Dataset entries:
━━━━━━━━━━━━━━━━
## src/rtl/aes_pkg.sv

```systemverilog
// Shared constants and types for the AES-128 decryption round controller.
package aes_pkg;

    localparam int AES_NR  = 10;
    localparam int AES_BW  = 128;
    localparam int KEY_CNT = AES_NR + 1;

    typedef logic [AES_BW-1:0] block_t;
    typedef logic [3:0]        key_idx_t;

    typedef enum logic [2:0] {
        IDLE   = 3'd0,
        EXPAND = 3'd1,
        ADDKEY = 3'd2,
        ROUND  = 3'd3,
        OUT    = 3'd4
    } ctrl_state_e;

endpackage

```

## src/rtl/aes_dec_round_ctrl_if.sv

```systemverilog
// Job handshake between the storage front end (master) and the decryption controller (slave).
interface aes_dec_round_ctrl_if;
    import aes_pkg::*;

    logic   in_valid;
    logic   in_ready;
    block_t in_key;
    block_t in_data;
    logic   out_valid;
    logic   out_ready;
    block_t out_data;

    modport master (
        output in_valid, in_key, in_data, out_ready,
        input  in_ready, out_valid, out_data
    );

    modport slave (
        input  in_valid, in_key, in_data, out_ready,
        output in_ready, out_valid, out_data
    );

endinterface

```

## src/rtl/aes_round_key_store.sv

```systemverilog
// 11-entry round key cache: one write port, one read port, plus dedicated taps on keys[0] and keys[10].
module aes_round_key_store
    import aes_pkg::*;
(
    input  logic     clk,
    input  logic     we,
    input  key_idx_t wr_idx,
    input  block_t   wr_data,
    input  key_idx_t rd_idx,
    output block_t   rd_data,
    output block_t   key_first,
    output block_t   key_last
);

    localparam key_idx_t LAST_IDX = 4'(AES_NR);

    // Contents need no reset: the controller ignores them until key_valid is set.
    block_t keys [KEY_CNT];

    always_ff @(posedge clk) begin
        if (we && (wr_idx <= LAST_IDX)) begin
            keys[wr_idx] <= wr_data;
        end
    end

    assign rd_data   = (rd_idx <= LAST_IDX) ? keys[rd_idx] : '0;
    assign key_first = keys[0];
    assign key_last  = keys[AES_NR];

endmodule

```

## src/rtl/aes_dec_round_ctrl.sv

```systemverilog
// AES-128 decryption sequencer: caches the expanded key schedule and steps an external
// inverse-round datapath from round 9 down to round 0.
//
//   state  | meaning
//   IDLE   | waiting for a ciphertext/key job, in_ready high
//   EXPAND | building keys[1..10] through keygen, one per cycle
//   ADDKEY | initial AddRoundKey with keys[10]
//   ROUND  | one inverse round per cycle, rnd 9..0
//   OUT    | plaintext presented until out_ready
module aes_dec_round_ctrl
    import aes_pkg::*;
#(
    parameter int NR = AES_NR,
    parameter int BW = AES_BW
) (
    input  logic                 clk,
    input  logic                 rest,
    aes_dec_round_ctrl_if.slave  bus,
    output logic                 busy,
    output logic [3:0]           kg_round,
    output logic [BW-1:0]        kg_prev_key,
    input  logic [BW-1:0]        kg_key_out,
    output logic [BW-1:0]        rd_state,
    output logic [BW-1:0]        rd_key,
    output logic                 rd_last,
    input  logic [BW-1:0]        rd_result
);

    localparam key_idx_t LAST_IDX  = 4'(NR);
    localparam key_idx_t FIRST_RND = 4'(NR - 1);

    ctrl_state_e   state_q, state_nxt;
    key_idx_t      cnt_q;
    key_idx_t      rnd_q;
    logic          key_valid_q;
    logic [BW-1:0] data_reg;
    logic [BW-1:0] state_reg;

    logic          key_we;
    key_idx_t      key_wr_idx;
    logic [BW-1:0] key_wr_data;
    key_idx_t      key_rd_idx;
    logic [BW-1:0] key_rd_data;
    logic [BW-1:0] key_first;
    logic [BW-1:0] key_last;
    logic          key_hit;

    aes_round_key_store u_key_store (
        .clk       (clk),
        .we        (key_we),
        .wr_idx    (key_wr_idx),
        .wr_data   (key_wr_data),
        .rd_idx    (key_rd_idx),
        .rd_data   (key_rd_data),
        .key_first (key_first),
        .key_last  (key_last)
    );

    assign key_hit = key_valid_q && (bus.in_key == key_first);
    assign busy    = (state_q != IDLE);

    always_ff @(posedge clk or negedge rest) begin
        if (!rest) begin
            state_q <= IDLE;
        end else begin
            state_q <= state_nxt;
        end
    end

    always_comb begin
        state_nxt     = state_q;
        key_we        = 1'b0;
        key_wr_idx    = '0;
        key_wr_data   = kg_key_out;
        key_rd_idx    = '0;
        kg_round      = '0;
        kg_prev_key   = '0;
        rd_state      = '0;
        rd_key        = '0;
        rd_last       = 1'b0;
        bus.in_ready  = 1'b0;
        bus.out_valid = 1'b0;
        bus.out_data  = '0;

        case (state_q)
            IDLE: begin
                bus.in_ready = 1'b1;
                if (bus.in_valid) begin
                    key_we      = 1'b1;
                    key_wr_idx  = '0;
                    key_wr_data = bus.in_key;
                    state_nxt   = key_hit ? ADDKEY : EXPAND;
                end
            end
            EXPAND: begin
                kg_round    = cnt_q;
                key_rd_idx  = cnt_q - 4'd1;
                kg_prev_key = key_rd_data;
                key_we      = 1'b1;
                key_wr_idx  = cnt_q;
                key_wr_data = kg_key_out;
                if (cnt_q == LAST_IDX) begin
                    state_nxt = ADDKEY;
                end
            end
            ADDKEY: begin
                state_nxt = ROUND;
            end
            ROUND: begin
                key_rd_idx = rnd_q;
                rd_state   = state_reg;
                rd_key     = key_rd_data;
                rd_last    = (rnd_q == 4'd0);
                if (rnd_q == 4'd0) begin
                    state_nxt = OUT;
                end
            end
            OUT: begin
                bus.out_valid = 1'b1;
                bus.out_data  = state_reg;
                if (bus.out_ready) begin
                    state_nxt = IDLE;
                end
            end
            default: begin
                state_nxt = IDLE;
            end
        endcase
    end

    // A miss drops key_valid at accept so an abandoned expansion never leaves a stale hit behind.
    always_ff @(posedge clk or negedge rest) begin
        if (!rest) begin
            cnt_q       <= '0;
            rnd_q       <= '0;
            key_valid_q <= 1'b0;
            data_reg    <= '0;
            state_reg   <= '0;
        end else begin
            case (state_q)
                IDLE: begin
                    if (bus.in_valid) begin
                        data_reg <= bus.in_data;
                        if (!key_hit) begin
                            key_valid_q <= 1'b0;
                            cnt_q       <= 4'd1;
                        end
                    end
                end
                EXPAND: begin
                    cnt_q <= cnt_q + 4'd1;
                    if (cnt_q == LAST_IDX) begin
                        key_valid_q <= 1'b1;
                    end
                end
                ADDKEY: begin
                    state_reg <= data_reg ^ key_last;
                    rnd_q     <= FIRST_RND;
                end
                ROUND: begin
                    state_reg <= rd_result;
                    if (rnd_q != 4'd0) begin
                        rnd_q <= rnd_q - 4'd1;
                    end
                end
                default: begin
                end
            endcase
        end
    end

endmodule

```

## src/flat_wrapper.sv

```systemverilog
// flat-port wrapper written by rule: the top's interface ports become plain ports
module aes_dec_round_ctrl_flat import aes_pkg::*;
#(
    parameter int NR = AES_NR,
    parameter int BW = AES_BW
)
  (clk, rest, busy, kg_round, kg_prev_key, kg_key_out, rd_state, rd_key, rd_last, rd_result, bus_in_valid, bus_in_key, bus_in_data, bus_out_ready, bus_in_ready, bus_out_valid, bus_out_data);
  aes_dec_round_ctrl_if bus_i ();
  input  logic clk;
  input  logic rest;
  output logic busy;
  output logic [3:0] kg_round;
  output logic [BW-1:0] kg_prev_key;
  input  logic [BW-1:0] kg_key_out;
  output logic [BW-1:0] rd_state;
  output logic [BW-1:0] rd_key;
  output logic rd_last;
  input  logic [BW-1:0] rd_result;
  input wire logic [$bits(bus_i.in_valid)-1:0] bus_in_valid;
  input wire logic [$bits(bus_i.in_key)-1:0] bus_in_key;
  input wire logic [$bits(bus_i.in_data)-1:0] bus_in_data;
  input wire logic [$bits(bus_i.out_ready)-1:0] bus_out_ready;
  output wire logic [$bits(bus_i.in_ready)-1:0] bus_in_ready;
  output wire logic [$bits(bus_i.out_valid)-1:0] bus_out_valid;
  output wire logic [$bits(bus_i.out_data)-1:0] bus_out_data;
  assign bus_i.in_valid = bus_in_valid;
  assign bus_i.in_key = bus_in_key;
  assign bus_i.in_data = bus_in_data;
  assign bus_i.out_ready = bus_out_ready;
  assign bus_in_ready = bus_i.in_ready;
  assign bus_out_valid = bus_i.out_valid;
  assign bus_out_data = bus_i.out_data;
  aes_dec_round_ctrl #(.NR(NR), .BW(BW)) u_core (.clk(clk), .rest(rest), .bus(bus_i), .busy(busy), .kg_round(kg_round), .kg_prev_key(kg_prev_key), .kg_key_out(kg_key_out), .rd_state(rd_state), .rd_key(rd_key), .rd_last(rd_last), .rd_result(rd_result));
endmodule
```

## config.mk

```make
export PLATFORM = sky130hd
export DESIGN_NAME = aes_dec_round_ctrl_flat
export DESIGN_NICKNAME = d
export VERILOG_FILES = /design/src/rtl/aes_pkg.sv /design/src/rtl/aes_dec_round_ctrl_if.sv /design/src/rtl/aes_round_key_store.sv /design/src/rtl/aes_dec_round_ctrl.sv /design/src/flat_wrapper.sv
export SDC_FILE = /design/constraint.sdc
export NUM_CORES = 2
export LEC_CHECK = 0
export BUFFER_PORTS_ARGS = -buffer_cell sky130_fd_sc_hd__buf_2
export CAP_MARGIN = 25
export CORE_AREA = 2 2 400 402
export DETAILED_ROUTE_END_ITERATION = 16
export DIE_AREA = 0 0 402 404
export PLACE_DENSITY_LB_ADDON = 0.3
export SLEW_MARGIN = 25
export SYNTH_ARGS = -nofsm -noshare
export SYNTH_HDL_FRONTEND = slang
export SYNTH_SLANG_ARGS = --single-unit
```

## constraint.sdc

```tcl
create_clock -name clk -period 12.75 [get_ports clk]
set_clock_uncertainty 0.05 [all_clocks]
set_input_delay 2.55 -clock clk [delete_from_list [all_inputs] [get_ports clk]]
set_output_delay 2.55 -clock clk [all_outputs]
set_load 0.05 [all_outputs]
```

# Word-level counts from Yosys, hierarchy flattened
# Memory sizes are Yosys's and may differ from the RTL's.
# Index checks and enable logic that the tools add are counted.
# word_totals
register_bits,268
ramBits,1408
word_cells,70
mem_count,1
# memory_table
memory,words,word_bits,rd,rd_ports_with_merged_regs,wr,line,text
u_core.u_key_store.keys,11,128,3,0,1,aes_round_key_store.sv:18,block_t keys [KEY_CNT];
# classes
add_sub_neg,3
magnitude_cmp,2
n_eq_ne,12
n_mux,32
n_bitwise,1
reduce_logical,13
# ops
cell,count
2-to-1 mux 128 bit,7
one-hot mux 128 bit (2 select lines),1
== test 128 bit,1
XOR 128 bit,1
one-hot mux 4 bit (2 select lines),3
2-to-1 mux 4 bit,4
one-hot mux 3 bit (5 select lines),1
2-to-1 mux 3 bit,4
2-to-1 mux 1 bit,9
less-or-equal comparator 4 bit (second input constant),2
AND reduction 4 bit,2
subtractor 4 x 1 -> 4 bit (second input constant),2
== test 3 x 2 -> 1 bit (second input constant),2
inequality test 2 x 1 -> 1 bit (second input constant),3
inequality test 2 bit (second input constant),3
adder 4 x 1 -> 4 bit (second input constant),1
== test 4 bit (second input constant),1
zero test 4 bit,1
one-hot mux 1 bit (2 select lines),2
AND reduction 2 bit,2
nonzero test 2 bit,2
nonzero test 4 bit,1
== test 3 x 1 -> 1 bit (second input constant),1
== test 3 bit (second input constant),1
5 further kinds,6

# Longest topological paths before layout
# depth
word_depth,6
depth_mapped,13
ltp_nobuf,9

# Cells and area by module
# A second synthesis with hierarchy kept.
# unflattened
cells_unflattened,4766
hier_area_um2,73229.0
# modules_own_cells
module,n_inst,cells_per_inst,area_each_um2,seq_area_each_um2
aes_round_key_store,1,2619,54302.1,42280.6
aes_dec_round_ctrl,1,2147,18926.9,6706.4

# Worst setup path after synthesis
# No wires, ideal clock.
# synth_timing
path_kind,register to register
from,register u_core.state_q[2]
to,memory u_core.u_key_store.keys[8][0] (netlist name) (enable)
arrival_ps,13120
path_slack_ps,-1348
path_stages_with_launch,6
n_path_buf,1
period_less_slack_ps,14098
cell_sequence,dfrtp_1 nor2b_2 nor2b_1 clkbuf_1 nand2_1 nor4_1
# synth_via
elab_chain_cells,6
word_cells_on_any_way,8
classes_between,order compare (1); eq/ne (1); mux (4); reduce/logical (2)
# synth_lines
element,line,text
"start, declared",aes_dec_round_ctrl.sv:32,"ctrl_state_e state_q, state_nxt;"
"start signal, assigned",aes_dec_round_ctrl.sv:66,state_q <= state_nxt;
== test 3 x 1 -> 1 bit,aes_dec_round_ctrl.sv:85,case (state_q)
2-to-1 mux 4 bit,--,
less-or-equal comparator 4 bit,aes_round_key_store.sv:21,if (we && (wr_idx <= LAST_IDX)) begin
logical AND 1 bit,aes_round_key_store.sv:21,
2-to-1 mux 1 bit,aes_round_key_store.sv:21,
2-to-1 mux 1 bit (implied by the code),aes_round_key_store.sv:22,keys[wr_idx] <= wr_data;
"end, declared",aes_round_key_store.sv:18,
# Parallel ways exist; a longest one is shown, timed or not.

# Final worst setup path
# layout_timing
from,register u_core.state_q[2]
to,output rd_key[124]
# layout_via
elab_chain_cells,5
word_cells_on_any_way,7
classes_between,order compare (1); eq/ne (2); mux (3); memory (1)
# layout_lines
element,line,text
== test 3 x 2 -> 1 bit or == test 3 x 1 -> 1 bit (tied branches),aes_dec_round_ctrl.sv:85,
one-hot mux 4 bit (2 select lines),aes_dec_round_ctrl.sv:85,
memory read (11 x 128 bit) or less-or-equal comparator 4 bit (tied branches),--,
2-to-1 mux 128 bit,aes_round_key_store.sv:26,assign rd_data = (rd_idx <= LAST_IDX) ? keys[rd_idx] : '0;
2-to-1 mux 128 bit *,aes_dec_round_ctrl.sv:85,
"end, declared",flat_wrapper.sv:16,output logic [BW-1:0] rd_key;
# Mark *: on every way between the ends. The rest lies on a longest branch, timed or not.

==> impl_metrics.csv <==
group,metric,value,unit
critical_path,worst_setup_path_end_kind,"output port",
power_and_ir_drop,internal_power,13.4,mW
power_and_ir_drop,combPwrFrac,51.8,%
placement,dp_hpwl,167,mm
clocking,h-tree-depth,4,
yosys,syn-cell-area,74200,um^2
power_and_ir_drop,power,26.3,mW
critical_path,endpoint,"rd_key[124]",
clocking,cts_tree,"yes",
critical_path,path_max_fanout,77,
min_path,hp-class,"register to register",
global_route,grt_usage,31.2,%
critical_path,r2r-start,"u_core.state_q[2]$_DFFE_PN0P_",
global_route,grt.busiest_layer,"met2",
clocking,clk_latency,0.83,ns
critical_path,critPathMaxStageDelay,0.98,ns
timing,fin_ws,3.40,ns
drt,avgViaCountPerCell,6.01,
timing,worst-slew-pin-transition,1.26,ns
global_route,antenna_found_initial,59,
cells_and_area,n_fill_cell,13305,
timing,relSlewSlack,16.1,%
drt,first_iter_violations,6744,
run_status,outcome,"completed",
timing,finalSetupViolCount,0,
cells_and_area,area_growth,16.7,%
yosys,seq_area_frac_synth,66.0,%
placement,place_ws,4.45,ns
global_route,grt_pass1_vias,52384,
cells_and_area,multi_input_area,22700,um^2
timing,period_needed,9.35,ns
power_and_ir_drop,clkPwrFrac,18.9,%
timing,finalHoldViolCount,0,
drt,via_count,55576,
clocking,hold_buffers,0,
timing,setup_tns,0,ns
drt,drc,0,
critical_path,cp_slowest_cell,"buf_4",
critical_path,crit_path_start_kind,"register",
cells_and_area,mostFrequentLayoutCells,"edfxtp_1, nand2_1, buf_2",
cells_and_area,nNetsFinal,7536,
cells_and_area,ff_latch_area,49000,um^2
drt,wl_per_cell,28.3,um
flow_run,drv_cap,0,
power_and_ir_drop,switchingPower,12.9,mW
yosys,synthFlopType,"edfxtp_1",
cells_and_area,final_area,86600,um^2
clocking,cts_root_buf,"clkbuf_16",
cells_and_area,drive_gt1_share,23.7,%
yosys,synth_seq_cells,1676,
critical_path,startpoint,"u_core.state_q[2]$_DFFE_PN0P_",
die,rows,146,
critical_path,r2r_cells,10,
cells_and_area,layout_commonest_cell,"edfxtp_1",
yosys,yosys.area.top_type,"edfxtp_1",
yosys,synth_fp_nets,6729,
yosys,syn_avg_cell_area,11.9,um^2
power_and_ir_drop,p_sw_share,49.0,%
clocking,cts-resized-gates,0,
timing,hold_slack,0.445,ns
timing,clock.fmax,107,MHz
power_and_ir_drop,power_per_cell_area,303,nW/um^2
power_and_ir_drop,p_leak,33.9,nW
critical_path,cp_cell_sequence,"nor2b_4 -> buf_4 -> buf_4 -> buf_4 -> a31oi_1 -> a211oi_1 -> a311oi_1 -> a31o_1 -> a22oi_1 -> nor2_1 -> buf_2",
die,initial_core_util,47.0,%
clocking,post-cts-setup-buffer-count,0,
die,die_area,162000,um^2
clocking,cts_buffers,174,
clocking,cts_sinks,1676,
clocking,clkTransAtPathRegs,0.06,ns
critical_path,worstPathRequired,10.15,ns
yosys,synth_top_area_share,57.0,%
drt,dr.pass1.iters,9,
global_route,grt.met2_usage,47.5,%
critical_path,worst-r2r-setup-slack,5.50,ns
placement,io_buffers,1035,
placement,gp_congestion,0.897,
critical_path,cp_data_arrival_time,6.75,ns
die,die_w,402,um
yosys,synth_edf_count,1408,
drt,drtAntennaViolNets,0,
timing,final.period_utilization,73.3,%
drt,wl,262,mm
yosys,synthCells,6208,
yosys,yosys-top-cells-area,"edfxtp_1, dfrtp_1, nand2_1",
critical_path,path_common_cell,"buf_4",
timing,slew_viol_final,0,
power_and_ir_drop,ir_drop,321,uV
die,io_pins,1036,
power_and_ir_drop,seqPwrFrac,29.3,%
global_route,met1_usage,43.6,%
cells_and_area,largest_reg_flops,1408,
yosys,synthArstFlopShare,16.0,%
global_route,grt_pass1_wl,369,mm
die,die_y,404,um
global_route,grt_max_degree,197,
critical_path,r2r_end,"u_core.u_key_store.keys[3][76]$_DFFE_PP_",
die,fp.coreArea,158000,um^2
yosys,yosysUniqueCellTypes,57,
global_route,use_met3,7.16,%
yosys,synth.yosys.warnings,0,
critical_path,critPathKind,"register to output port",
global_route,grt_remaining_overflow,0,
timing,rsz0062_at_grt,"no",
placement,dpl_cell_area,80900,um^2
clocking,clockBufferDepth,3,
critical path: cells and delay by family (launching register included):
kind | cells | cell delay, ns
buffers and inverters | 4 | 2.84
AO/OA/AOI/OAI | 5 | 1.19
AND/OR/NAND/NOR | 2 | 1.03
flip-flops | 1 | 0.70
power by group through the flow:
stage / Sequential (mW) / Clock (mW) / Combinational (mW)
after floorplan: 7.69 / 0 / 9.54
after global placement: 7.75 / 0 / 13.3
after detailed placement: 7.79 / 0 / 13.4
after CTS: 7.69 / 5.01 / 13.5
after global routing: 7.78 / 5.23 / 14.4
final: 7.70 / 4.96 / 13.6
synthesized netlist by cell type (8+ instances only):
| cell type | instances |
|---|---|
| o22ai_1 | 11 |
| nand3_1 | 251 |
| buf_4 | 8 |
| nor4_1 | 10 |
| inv_1 | 165 |
| mux2_2 | 236 |
| o21ai_0 | 155 |
| buf_2 | 163 |
| nor2_1 | 529 |
| xor2_1 | 11 |
| a31o_1 | 126 |
| a22oi_2 | 58 |
| o211ai_1 | 8 |
| a31oi_1 | 256 |
| nand2b_1 | 14 |
| dfrtp_1 | 268 |
| a22oi_1 | 73 |
| edfxtp_1 | 1408 |
| buf_1 | 36 |
| xnor2_1 | 213 |
| nand2_1 | 1175 |
| a311oi_1 | 128 |
| a21oi_1 | 133 |
| clkbuf_1 | 279 |
| a211oi_1 | 128 |
| and3_1 | 260 |
| nor3_1 | 8 |
| nor2b_1 | 18 |
| nand4_1 | 24 |
per-stage QoR:
stage               cells  utilization [%]
finish               9250             54.8
global route         9238             54.8
CTS                  9230             54.7
detailed placement   8908             51.3
global placement     8907             51.2
floorplan            6208                -
cell families (layout without fill, tap and decap cells):
family | Yosys count | after routing | share of synthesized area (%)
multiplexers | 236 | 236 | 3.58
flip-flops | 1676 | 1676 | 66.0
AO/OA/AOI/OAI | 1105 | 1105 | 10.6
XOR/XNOR | 224 | 224 | 2.64
other | 0 | 17 | 0
AND/OR/NAND/NOR | 2306 | 2306 | 13.3
adder cells (fa/ha/maj) | 5 | 5 | 0.0843
buffers and inverters | 656 | 1609 | 3.69
area by class of cell:
type | instances | area share (%)
Tap cell | 2072 | 2.99
Inverter | 165 | 0.715
Timing Repair Buffer | 1122 | 7.07
Sequential cell | 1676 | 56.6
Clock buffer | 229 | 5.40
Multi-Input combinational cell | 3876 | 26.2
Antenna cell | 17 | 0.0491
Clock inverter | 93 | 0.973
how the worst min path moves through the flow:
stage                                           startpoint                          endpoint  cells past startpoint
after floorplan            u_core.state_reg[0]$_DFFE_PN0P_   u_core.state_reg[0]$_DFFE_PN0P_                      2
after global placement    u_core.state_reg[71]$_DFFE_PN0P_  u_core.state_reg[71]$_DFFE_PN0P_                      2
after detailed placement  u_core.state_reg[92]$_DFFE_PN0P_  u_core.state_reg[92]$_DFFE_PN0P_                      2
after CTS                 u_core.state_reg[92]$_DFFE_PN0P_  u_core.state_reg[92]$_DFFE_PN0P_                      2
after global routing      u_core.state_reg[62]$_DFFE_PN0P_  u_core.state_reg[62]$_DFFE_PN0P_                      2
final                     u_core.state_reg[72]$_DFFE_PN0P_  u_core.state_reg[72]$_DFFE_PN0P_                      2
per-layer routing:
| layer | vias to the layer above | part of all wire, % |
|---|---|---|
| met3 | 497 | 9.8 |
| met1 | 27756 | 41 |
| met4 | 48 | 3.9 |
| met2 | 3077 | 45 |
| met5 | - | 0.13 |
| li1 | 24198 | - |
(Power assumes the default switching activity.)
━━━━━━━━━━━━━━━━
### ACTIVITY
Write out exactly the lines above from the line with "cells past startpoint" through the line with "all wire, % |", both of them included, and leave out all other lines.

### ANSWER TO THIS TASK
stage                                           startpoint                          endpoint  cells past startpoint
after floorplan            u_core.state_reg[0]$_DFFE_PN0P_   u_core.state_reg[0]$_DFFE_PN0P_                      2
after global placement    u_core.state_reg[71]$_DFFE_PN0P_  u_core.state_reg[71]$_DFFE_PN0P_                      2
after detailed placement  u_core.state_reg[92]$_DFFE_PN0P_  u_core.state_reg[92]$_DFFE_PN0P_                      2
after CTS                 u_core.state_reg[92]$_DFFE_PN0P_  u_core.state_reg[92]$_DFFE_PN0P_                      2
after global routing      u_core.state_reg[62]$_DFFE_PN0P_  u_core.state_reg[62]$_DFFE_PN0P_                      2
final                     u_core.state_reg[72]$_DFFE_PN0P_  u_core.state_reg[72]$_DFFE_PN0P_                      2
per-layer routing:
| layer | vias to the layer above | part of all wire, % |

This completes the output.